►
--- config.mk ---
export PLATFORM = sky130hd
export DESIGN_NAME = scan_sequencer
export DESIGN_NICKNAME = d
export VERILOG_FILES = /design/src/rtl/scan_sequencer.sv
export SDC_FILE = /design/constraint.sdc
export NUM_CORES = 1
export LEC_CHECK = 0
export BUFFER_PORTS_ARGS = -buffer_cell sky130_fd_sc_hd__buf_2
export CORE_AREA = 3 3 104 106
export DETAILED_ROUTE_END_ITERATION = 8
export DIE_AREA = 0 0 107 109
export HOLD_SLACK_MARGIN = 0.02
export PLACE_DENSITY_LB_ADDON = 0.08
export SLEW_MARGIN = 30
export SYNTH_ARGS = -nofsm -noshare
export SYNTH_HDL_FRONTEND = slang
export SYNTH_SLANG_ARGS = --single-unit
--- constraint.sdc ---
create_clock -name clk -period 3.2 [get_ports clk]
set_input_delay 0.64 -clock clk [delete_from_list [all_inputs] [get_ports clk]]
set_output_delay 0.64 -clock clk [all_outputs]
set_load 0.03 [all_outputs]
◄
== Your instructions ==
Write the opening line of the data above and every line after it, exactly, stopping once you have written the line with "export BUFFER_PORTS_ARGS = -buffer_cell".

== Written answer ==
--- config.mk ---
export PLATFORM = sky130hd
export DESIGN_NAME = scan_sequencer
export DESIGN_NICKNAME = d
export VERILOG_FILES = /design/src/rtl/scan_sequencer.sv
export SDC_FILE = /design/constraint.sdc
export NUM_CORES = 1
export LEC_CHECK = 0
export BUFFER_PORTS_ARGS = -buffer_cell sky130_fd_sc_hd__buf_2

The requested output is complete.